Collected data entries
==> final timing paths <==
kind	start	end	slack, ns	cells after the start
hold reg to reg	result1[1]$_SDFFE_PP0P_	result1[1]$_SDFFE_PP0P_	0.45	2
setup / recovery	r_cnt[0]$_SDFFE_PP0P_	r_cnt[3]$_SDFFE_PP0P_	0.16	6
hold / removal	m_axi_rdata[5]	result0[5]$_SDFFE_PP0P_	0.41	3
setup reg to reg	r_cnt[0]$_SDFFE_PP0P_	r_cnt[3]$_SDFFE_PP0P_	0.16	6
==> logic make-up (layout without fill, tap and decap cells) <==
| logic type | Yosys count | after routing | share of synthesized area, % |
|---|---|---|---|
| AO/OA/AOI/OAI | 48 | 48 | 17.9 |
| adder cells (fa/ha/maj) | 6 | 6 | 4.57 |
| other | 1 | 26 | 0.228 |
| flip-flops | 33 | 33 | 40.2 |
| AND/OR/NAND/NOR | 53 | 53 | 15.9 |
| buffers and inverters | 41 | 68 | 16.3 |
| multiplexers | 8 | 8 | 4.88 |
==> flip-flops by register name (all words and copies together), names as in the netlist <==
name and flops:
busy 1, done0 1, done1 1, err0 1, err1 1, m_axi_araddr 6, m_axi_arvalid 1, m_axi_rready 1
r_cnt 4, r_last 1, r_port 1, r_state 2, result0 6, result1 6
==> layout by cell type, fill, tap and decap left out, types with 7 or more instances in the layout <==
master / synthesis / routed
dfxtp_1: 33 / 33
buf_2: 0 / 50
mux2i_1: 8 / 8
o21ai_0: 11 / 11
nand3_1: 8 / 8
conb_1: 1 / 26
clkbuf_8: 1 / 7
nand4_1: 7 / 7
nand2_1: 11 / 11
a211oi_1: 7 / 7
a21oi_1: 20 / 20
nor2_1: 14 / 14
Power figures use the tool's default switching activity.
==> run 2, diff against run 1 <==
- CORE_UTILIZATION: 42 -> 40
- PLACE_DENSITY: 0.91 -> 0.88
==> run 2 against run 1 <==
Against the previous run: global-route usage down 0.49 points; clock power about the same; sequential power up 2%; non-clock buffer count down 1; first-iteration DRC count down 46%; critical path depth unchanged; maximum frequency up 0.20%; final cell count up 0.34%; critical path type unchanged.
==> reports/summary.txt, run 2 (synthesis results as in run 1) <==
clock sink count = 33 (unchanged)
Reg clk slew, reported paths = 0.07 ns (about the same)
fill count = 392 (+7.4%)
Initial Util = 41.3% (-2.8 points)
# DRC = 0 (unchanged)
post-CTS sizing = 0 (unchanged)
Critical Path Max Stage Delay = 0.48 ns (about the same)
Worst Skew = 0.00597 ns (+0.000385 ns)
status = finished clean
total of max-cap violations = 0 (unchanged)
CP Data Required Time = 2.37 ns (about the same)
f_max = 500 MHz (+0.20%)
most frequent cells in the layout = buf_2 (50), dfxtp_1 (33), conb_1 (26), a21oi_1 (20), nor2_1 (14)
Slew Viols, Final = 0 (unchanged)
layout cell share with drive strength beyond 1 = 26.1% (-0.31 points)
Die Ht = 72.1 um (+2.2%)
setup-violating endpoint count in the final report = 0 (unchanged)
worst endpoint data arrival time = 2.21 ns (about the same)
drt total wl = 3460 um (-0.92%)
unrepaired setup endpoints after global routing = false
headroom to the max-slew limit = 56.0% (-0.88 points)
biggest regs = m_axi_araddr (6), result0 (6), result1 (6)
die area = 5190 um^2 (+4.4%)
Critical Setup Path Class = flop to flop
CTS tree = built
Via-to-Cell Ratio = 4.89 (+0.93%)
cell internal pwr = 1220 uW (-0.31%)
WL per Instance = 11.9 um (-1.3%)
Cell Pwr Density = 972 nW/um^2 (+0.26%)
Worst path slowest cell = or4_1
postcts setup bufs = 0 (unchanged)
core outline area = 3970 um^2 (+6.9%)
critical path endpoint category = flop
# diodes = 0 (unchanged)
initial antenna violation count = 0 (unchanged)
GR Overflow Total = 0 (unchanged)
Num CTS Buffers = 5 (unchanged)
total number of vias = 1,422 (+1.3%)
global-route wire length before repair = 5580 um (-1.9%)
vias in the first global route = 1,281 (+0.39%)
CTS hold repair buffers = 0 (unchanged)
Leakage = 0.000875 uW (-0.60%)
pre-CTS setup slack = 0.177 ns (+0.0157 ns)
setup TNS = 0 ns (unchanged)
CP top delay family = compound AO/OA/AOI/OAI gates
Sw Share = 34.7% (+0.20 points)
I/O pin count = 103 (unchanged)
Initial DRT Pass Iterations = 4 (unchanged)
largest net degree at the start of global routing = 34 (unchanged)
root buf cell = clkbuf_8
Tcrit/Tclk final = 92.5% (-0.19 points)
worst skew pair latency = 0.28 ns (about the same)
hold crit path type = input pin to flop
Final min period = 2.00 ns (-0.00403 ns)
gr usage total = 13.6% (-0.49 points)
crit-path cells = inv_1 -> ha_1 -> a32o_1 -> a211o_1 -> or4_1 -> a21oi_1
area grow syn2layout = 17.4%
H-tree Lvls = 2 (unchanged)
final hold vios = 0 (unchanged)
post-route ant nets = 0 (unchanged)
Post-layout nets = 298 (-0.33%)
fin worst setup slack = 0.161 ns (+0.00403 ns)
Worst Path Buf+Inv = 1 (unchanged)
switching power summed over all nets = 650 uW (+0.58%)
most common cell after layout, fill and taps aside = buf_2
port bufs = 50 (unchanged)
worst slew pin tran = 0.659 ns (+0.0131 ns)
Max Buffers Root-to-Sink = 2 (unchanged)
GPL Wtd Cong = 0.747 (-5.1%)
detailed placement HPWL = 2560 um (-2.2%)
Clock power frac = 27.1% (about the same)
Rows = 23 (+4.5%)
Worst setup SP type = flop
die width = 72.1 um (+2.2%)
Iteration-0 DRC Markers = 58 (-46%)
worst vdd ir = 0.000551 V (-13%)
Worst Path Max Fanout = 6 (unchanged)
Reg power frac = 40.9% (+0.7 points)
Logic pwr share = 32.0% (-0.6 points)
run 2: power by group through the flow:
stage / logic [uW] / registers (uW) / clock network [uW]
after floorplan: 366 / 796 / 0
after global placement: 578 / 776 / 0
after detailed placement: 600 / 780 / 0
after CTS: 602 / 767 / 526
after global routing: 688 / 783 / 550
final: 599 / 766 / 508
### src/rtl/program_loader_pkg.sv
// rtl/program_loader_pkg.sv - shared types and constants for the program loader
package program_loader_pkg;

    localparam int PROG_WORDS     = 32;
    localparam int BYTES_PER_WORD = 4;

    typedef enum logic [2:0] {
        IDLE,
        RECV,
        WRITE,
        CHECK,
        DONE
    } loader_state_t;

endpackage

### src/rtl/program_loader_if.sv
// rtl/program_loader_if.sv - byte-stream input and program-memory write port of the loader
interface program_loader_if
    import program_loader_pkg::*;
#(
    parameter int ADDR_W = $clog2(PROG_WORDS)
);

    logic [7:0]        rx_data;
    logic              rx_valid;
    logic              rx_ready;
    logic              mem_write_enable;
    logic [ADDR_W-1:0] mem_address;
    logic [31:0]       mem_write_data;

    modport master (
        input  rx_data,
        input  rx_valid,
        output rx_ready,
        output mem_write_enable,
        output mem_address,
        output mem_write_data
    );

    modport slave (
        output rx_data,
        output rx_valid,
        input  rx_ready,
        input  mem_write_enable,
        input  mem_address,
        input  mem_write_data
    );

endinterface

### src/rtl/byte_assembler.sv
// rtl/byte_assembler.sv - gathers four little-endian bytes into a 32-bit word
module byte_assembler
    import program_loader_pkg::*;
(
    input  logic        clk_i,
    input  logic        reset_i,
    input  logic        clear_i,
    input  logic        accept_i,
    input  logic [7:0]  byte_i,
    output logic [31:0] word_o,
    output logic        word_ready_o
);

    localparam logic [1:0] LAST_BYTE = 2'(BYTES_PER_WORD - 1);

    logic [1:0]  count_q, count_d;
    logic [31:0] word_q, word_d;

    // Word with the incoming byte dropped into its lane; complete when word_ready_o is high.
    always_comb begin
        word_d                         = word_q;
        word_d[{count_q, 3'b000} +: 8] = byte_i;
        count_d                        = count_q + 2'd1;
    end

    assign word_o       = word_d;
    assign word_ready_o = accept_i && (count_q == LAST_BYTE);

    // Byte counter wraps after the fourth byte so the next word starts in lane 0.
    always_ff @(posedge clk_i) begin
        if (reset_i || clear_i) begin
            count_q <= '0;
            word_q  <= '0;
        end else if (accept_i) begin
            count_q <= count_d;
            word_q  <= word_d;
        end
    end

endmodule

### src/rtl/program_loader.sv
// rtl/program_loader.sv - byte-stream program image loader; PROGRAM_LOADER_CHECKSUM_EN adds a trailer checksum
module program_loader
    import program_loader_pkg::*;
#(
    parameter int WORDS  = PROG_WORDS,
    parameter int ADDR_W = $clog2(WORDS)
) (
    input  logic             clk_i,
    input  logic             reset_i,
    input  logic             start_i,
    input  logic [ADDR_W:0]  num_words_i,
    program_loader_if.master bus,
    output logic             core_hold_o,
    output logic             busy_o,
    output logic             done_o,
    output logic             error_o
);

    localparam logic [ADDR_W:0]   WORDS_N = (ADDR_W+1)'(WORDS);
    localparam logic [ADDR_W:0]   ONE_N   = (ADDR_W+1)'(1);
    localparam logic [ADDR_W-1:0] ONE_IDX = ADDR_W'(1);

    loader_state_t     state_q, state_d;
    logic [ADDR_W:0]   num_words_q, num_words_d, num_clamped;
    logic [ADDR_W-1:0] word_idx_q, word_idx_d;
    logic [ADDR_W-1:0] addr_q, addr_d;
    logic [31:0]       wdata_q, wdata_d;
    logic              rx_ready, accept, last_word;
    logic              asm_clear, word_ready;
    logic [31:0]       asm_word;
`ifdef PROGRAM_LOADER_CHECKSUM_EN
    logic [31:0]       sum_q, sum_d;
    logic              error_q, error_d;
`endif

    assign num_clamped = (num_words_i > WORDS_N) ? WORDS_N : num_words_i;
    assign last_word   = ({1'b0, word_idx_q} == (num_words_q - ONE_N));
    // Reset masks the handshake so no byte is consumed in the reset cycle.
    assign rx_ready    = !reset_i && (state_q == RECV || state_q == CHECK);
    assign accept      = rx_ready && bus.rx_valid;

    byte_assembler u_byte_assembler (
        .clk_i        (clk_i),
        .reset_i      (reset_i),
        .clear_i      (asm_clear),
        .accept_i     (accept),
        .byte_i       (bus.rx_data),
        .word_o       (asm_word),
        .word_ready_o (word_ready)
    );

    // Next-state logic: receive four bytes, strobe one write, repeat until the last word.
    always_comb begin
        state_d     = state_q;
        num_words_d = num_words_q;
        word_idx_d  = word_idx_q;
        addr_d      = addr_q;
        wdata_d     = wdata_q;
        asm_clear   = 1'b0;
`ifdef PROGRAM_LOADER_CHECKSUM_EN
        sum_d       = sum_q;
        error_d     = error_q;
`endif
        case (state_q)
            IDLE, DONE: begin
                if (start_i) begin
                    num_words_d = num_clamped;
                    word_idx_d  = '0;
                    asm_clear   = 1'b1;
`ifdef PROGRAM_LOADER_CHECKSUM_EN
                    sum_d       = '0;
                    error_d     = 1'b0;
`endif
                    state_d     = (num_clamped == '0) ? DONE : RECV;
                end
            end
            RECV: begin
                if (word_ready) begin
                    wdata_d = asm_word;
                    addr_d  = word_idx_q;
                    state_d = WRITE;
                end
            end
            WRITE: begin
`ifdef PROGRAM_LOADER_CHECKSUM_EN
                sum_d = sum_q + wdata_q;
`endif
                if (last_word) begin
`ifdef PROGRAM_LOADER_CHECKSUM_EN
                    state_d = CHECK;
`else
                    state_d = DONE;
`endif
                end else begin
                    word_idx_d = word_idx_q + ONE_IDX;
                    state_d    = RECV;
                end
            end
`ifdef PROGRAM_LOADER_CHECKSUM_EN
            CHECK: begin
                if (word_ready) begin
                    error_d = (asm_word != sum_q);
                    state_d = DONE;
                end
            end
`endif
            default: state_d = IDLE;
        endcase
    end

    // State and datapath registers.
    always_ff @(posedge clk_i) begin
        if (reset_i) begin
            state_q     <= IDLE;
            num_words_q <= '0;
            word_idx_q  <= '0;
            addr_q      <= '0;
            wdata_q     <= '0;
        end else begin
            state_q     <= state_d;
            num_words_q <= num_words_d;
            word_idx_q  <= word_idx_d;
            addr_q      <= addr_d;
            wdata_q     <= wdata_d;
        end
    end

`ifdef PROGRAM_LOADER_CHECKSUM_EN
    // Running word sum and the sticky mismatch flag.
    always_ff @(posedge clk_i) begin
        if (reset_i) begin
            sum_q   <= '0;
            error_q <= 1'b0;
        end else begin
            sum_q   <= sum_d;
            error_q <= error_d;
        end
    end
    assign error_o = error_q;
`else
    assign error_o = 1'b0;
`endif

    assign bus.rx_ready         = rx_ready;
    assign bus.mem_write_enable = !reset_i && (state_q == WRITE);
    assign bus.mem_address      = addr_q;
    assign bus.mem_write_data   = wdata_q;
    assign core_hold_o          = (state_q != DONE);
    assign busy_o               = (state_q != IDLE) && (state_q != DONE);
    assign done_o               = (state_q == DONE);

endmodule

### src/flat_wrapper.sv
// flat-port wrapper written by rule: the top's interface ports become plain ports
module program_loader_flat import program_loader_pkg::*;
#(
    parameter int WORDS  = PROG_WORDS,
    parameter int ADDR_W = $clog2(WORDS)
)
  (clk_i, reset_i, start_i, num_words_i, core_hold_o, busy_o, done_o, error_o, bus_rx_data, bus_rx_valid, bus_rx_ready, bus_mem_write_enable, bus_mem_address, bus_mem_write_data);
  program_loader_if #(.ADDR_W(ADDR_W)) bus_i ();
  input  logic clk_i;
  input  logic reset_i;
  input  logic start_i;
  input  logic [ADDR_W:0] num_words_i;
  output logic core_hold_o;
  output logic busy_o;
  output logic done_o;
  output logic error_o;
  input wire logic [$bits(bus_i.rx_data)-1:0] bus_rx_data;
  input wire logic [$bits(bus_i.rx_valid)-1:0] bus_rx_valid;
  output wire logic [$bits(bus_i.rx_ready)-1:0] bus_rx_ready;
  output wire logic [$bits(bus_i.mem_write_enable)-1:0] bus_mem_write_enable;
  output wire logic [$bits(bus_i.mem_address)-1:0] bus_mem_address;
  output wire logic [$bits(bus_i.mem_write_data)-1:0] bus_mem_write_data;
  assign bus_i.rx_data = bus_rx_data;
  assign bus_i.rx_valid = bus_rx_valid;
  assign bus_rx_ready = bus_i.rx_ready;
  assign bus_mem_write_enable = bus_i.mem_write_enable;
  assign bus_mem_address = bus_i.mem_address;
  assign bus_mem_write_data = bus_i.mem_write_data;
  program_loader #(.WORDS(WORDS), .ADDR_W(ADDR_W)) u_core (.clk_i(clk_i), .reset_i(reset_i), .start_i(start_i), .num_words_i(num_words_i), .bus(bus_i), .core_hold_o(core_hold_o), .busy_o(busy_o), .done_o(done_o), .error_o(error_o));
endmodule
### config.mk
export PLATFORM = sky130hd
export DESIGN_NAME = program_loader_flat
export DESIGN_NICKNAME = d
export VERILOG_FILES = /design/src/rtl/program_loader_pkg.sv /design/src/rtl/program_loader_if.sv /design/src/rtl/byte_assembler.sv /design/src/rtl/program_loader.sv /design/src/flat_wrapper.sv
export SDC_FILE = /design/constraint.sdc
export NUM_CORES = 1
export LEC_CHECK = 0
export CORE_ASPECT_RATIO = 0.5
export CORE_MARGIN = 2
export CORE_UTILIZATION = 53
export CTS_CLUSTER_DIAMETER = 100
export DETAILED_ROUTE_END_ITERATION = 6
export HOLD_SLACK_MARGIN = 0.05
export PLACE_DENSITY = 0.8
export SLEW_MARGIN = 30
export SYNTH_ARGS = -nofsm -noshare
export SYNTH_HDL_FRONTEND = slang
export SYNTH_SLANG_ARGS = --single-unit
### constraint.sdc
create_clock -name clk_i -period 2.35 [get_ports clk_i]
set_clock_uncertainty 0.1 [all_clocks]
set_input_delay 0.47 -clock clk_i [delete_from_list [all_inputs] [get_ports clk_i]]
set_output_delay 0.47 -clock clk_i [all_outputs]
set_load 0.01 [all_outputs]
==> results.toml <==
[status]
status = "finished clean"

[layout]
layout-drive-gt1-share_pct = 9.60
multiInputGateArea_sq_um = 1900
mostFrequentLayoutCell = "dfxtp_1"
fillerInstances = 555
area_growth_pct = 29.6
seqCellArea_sq_um = 1700
insertedDiodeCount = 0
final_cell_mix = "dfxtp_1 (84), nor2_1 (80), a211oi_1 (61)"
design_area_sq_um = 4820
nets = 520
final_cells = 592

[timing]
hold_viol_final = 0
fin_crit_sh_pct = 98.8
fin_tns_setup_ns = 0
rsz0062_at_grt = "true"
whs_ns = 0.357
fin_crit_ns = 2.32
final_max_slew_viol_count = 0
clock.fmax_mhz = 431
setup_viol = 0
maxSlewHeadroom_pct = 56.0
tightest_slew_ns = 0.655

[setup_path]
reg2reg_to = "u_core.state_q[0]"
setup.worst_path.end = "bus_mem_write_enable"
crit_start = "u_core.state_q[1]"
path_class = "reg -> out"
cp-end-kind = "output pin"
rr_worst_depth = 7
required_ns = 1.78
path_max_fanout = 5
crit_path_start_kind = "flip-flop"
ff2ff_setup_slack_ns = 0.16
cp.arrival_ns = 1.75
r2r_start = "u_core.num_words_q[1]"

[grt]
grt_pass1_wl_um = 14300
grt_start_max_net_pins = 41
grt_use_met1_pct = 29.8
grt_use_met3_pct = 5.34
grt_use_total_pct = 23.3
met2_usage_pct = 39.4
gr-total-overflow = 0
grt_pass1_vias = 3022
gr-max-usage-layer = "met2"
antenna_found_initial = 0

[clock_tree]
cts_hold_buf = 0
clock_sinks = 85
cts_root_buf = "clkbuf_16"
tritoncts.num_buffers = 9
clock_latency_ns = 0.34
tritoncts = "yes"
cts_buffer_depth = 2
cts.htree.levels = 3
path_clk_slew_ns = 0.06

[power]
p_total_uw = 3130
peakVddDrop_v = 0.000469
leakage_uw = 0.00163
power_density_nw_per_um2 = 648

[floorplan]
rows = 21
dieArea_sq_um = 7750
start_util_pct = 55.3
die_w_um = 123
ioPinCount = 61
core_area_sq_um = 6730
die_y_um = 63.3

[detailed_routing]
dr.pass1.iters = 4
ant_nets = 0
wirelength_um = 8500
vias_per_cell = 5.50
routedWlPerCell_um = 14.3
drc = 0
vias = 3258
drt_iter0_drc = 231

[placement]
numPlacedInstances = 575
dp_hpwl_um = 5790
post_dp_cell_area_sq_um = 4510
gp_congestion = 0.870
port_buffers = 59

[run]
cap_viol_max_count = 0

[synthesis]
synth_flop_cell = "dfxtp_1"
yosysSeqAreaShare_pct = 45.7
async_flop_share_pct = 0
synth_cells = 433
avgSynthCellArea_sq_um = 8.60
synth-edff-count = 0
synthesis.area_sq_um = 3720
synth_cell_types = 41
synth_seq_cells = 85
synth_warnings = 0
synth_nets = 458

[hold_path]
min_path_type = "in -> reg"
-- worst min path at each step --
stage | start | endpoint | slack [ns] | depth (start not counted)
after CTS | reset_i | u_core.bus.mem_address[3] | 0.35 | 2
after floorplan | u_core.num_words_q[1] | u_core.num_words_q[1] | 0.35 | 2
after global placement | u_core.num_words_q[5] | u_core.num_words_q[5] | 0.36 | 2
final | reset_i | u_core.bus.mem_address[2] | 0.36 | 2
after detailed placement | u_core.num_words_q[5] | u_core.num_words_q[5] | 0.37 | 2
after global routing | reset_i | u_core.bus.mem_address[2] | 0.35 | 2
-- per-stage QoR --
| step | util (%) | worst slack [ns] |
|---|---|---|
| global route | 71.7 | -0.0597 |
| finish | 71.7 | 0.0280 |
| CTS | 71.6 | 0.0369 |
| floorplan | - | 0.282 |
| detailed placement | 67.0 | 0.0405 |
| global placement | 67.0 | 0.103 |
-- state kept, by name (all words and copies together) (netlist names) --
name and count:
u_core.u_byte_assembler.word_q 32, u_core.bus.mem_write_data 32, u_core.num_words_q 6, u_core.word_idx_q 5, u_core.u_byte_assembler.count_q 2, u_core.bus.mem_address 5, u_core.state_q 3
-- synth_stat cells, types with 2 or more instances --
library cell | instances | area, sq um
a211oi_1 | 61 | 458
a21oi_1 | 40 | 200
a22oi_1 | 3 | 22.5
and2_1 | 2 | 12.5
buf_1 | 3 | 11.3
buf_2 | 5 | 25.0
buf_4 | 2 | 15.0
clkbuf_1 | 19 | 71.3
dfxtp_1 | 85 | 1700
ha_1 | 7 | 87.6
inv_1 | 8 | 30.0
mux2i_1 | 5 | 50.1
nand2_1 | 21 | 78.8
nand3_1 | 6 | 30.0
nand3b_1 | 5 | 37.5
nor2_1 | 80 | 300
nor2b_1 | 33 | 206
nor3_1 | 5 | 25.0
nor3b_1 | 4 | 30.0
nor4bb_1 | 2 | 20.0
o21ai_0 | 4 | 20.0
o311ai_1 | 3 | 26.3
o31a_1 | 2 | 17.5
o31ai_1 | 2 | 15.0
o41ai_1 | 2 | 17.5
xnor2_1 | 6 | 52.6
xor2_1 | 4 | 35.0
-- where the power goes --
part           switching [uW]  leakage (uW)  total [uW]  internal [uW]
logic                     139      0.000795         234           95.5
registers                13.3      0.000687        1470           1460
clock network             569      0.000149        1420            850
-- worst max-delay path, stage by stage, from the launching register on --
cell	delay, ns
dfxtp_1	0.39
nor3b_2	0.24
nand2_2	0.14
inv_1	0.10
clkdlybuf4s50_1	0.54
-- logic make-up after synthesis --
kind of cell | after synthesis | synth area share (%)
AND/OR/NAND/NOR | 166 | 21.7
AO/OA/AOI/OAI | 121 | 22.0
flip-flops | 85 | 45.7
buffers and inverters | 37 | 4.10
XOR/XNOR | 10 | 2.35
adder cells (fa/ha/maj) | 7 | 2.35
multiplexers | 6 | 1.65
other | 1 | 0.101
-- layout make-up --
cell class	count	area share, %
multi-input cells	311	39.3
flip-flops and latches	85	35.3
repair buffers	80	16.2
clock buffers	10	4.95
well taps	92	2.39
clock inverters	6	1.27
inverters	8	0.622
-- metal layers --
layer | share of wire (%) | routed length [um]
met1 | 46 | 3930
met2 | 48 | 4120
met3 | 4.4 | 376
met4 | 0.86 | 73
met5 | 0 | 0
-- timing repair --
| action | in CTS | in global routing |
|---|---|---|
| gates resized for setup | 2 | 1 |
| pin swaps | 0 | 1 |
| setup buffers | 0 | 1 |
| endpoints found under the setup margin | 1 | 2 |
(Power assumes the default switching activity.)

PROBLEM | Reproduce exactly the lines above from the line with "Max Buffers Root-to-Sink = 2 (unchanged)" to the line with "after CTS: 602 / 767 / 526", including both, and add nothing.

WORKED SOLUTION |
Max Buffers Root-to-Sink = 2 (unchanged)
GPL Wtd Cong = 0.747 (-5.1%)
detailed placement HPWL = 2560 um (-2.2%)
Clock power frac = 27.1% (about the same)
Rows = 23 (+4.5%)
Worst setup SP type = flop
die width = 72.1 um (+2.2%)
Iteration-0 DRC Markers = 58 (-46%)
worst vdd ir = 0.000551 V (-13%)
Worst Path Max Fanout = 6 (unchanged)
Reg power frac = 40.9% (+0.7 points)
Logic pwr share = 32.0% (-0.6 points)
run 2: power by group through the flow:
stage / logic [uW] / registers (uW) / clock network [uW]
after floorplan: 366 / 796 / 0
after global placement: 578 / 776 / 0
after detailed placement: 600 / 780 / 0
after CTS: 602 / 767 / 526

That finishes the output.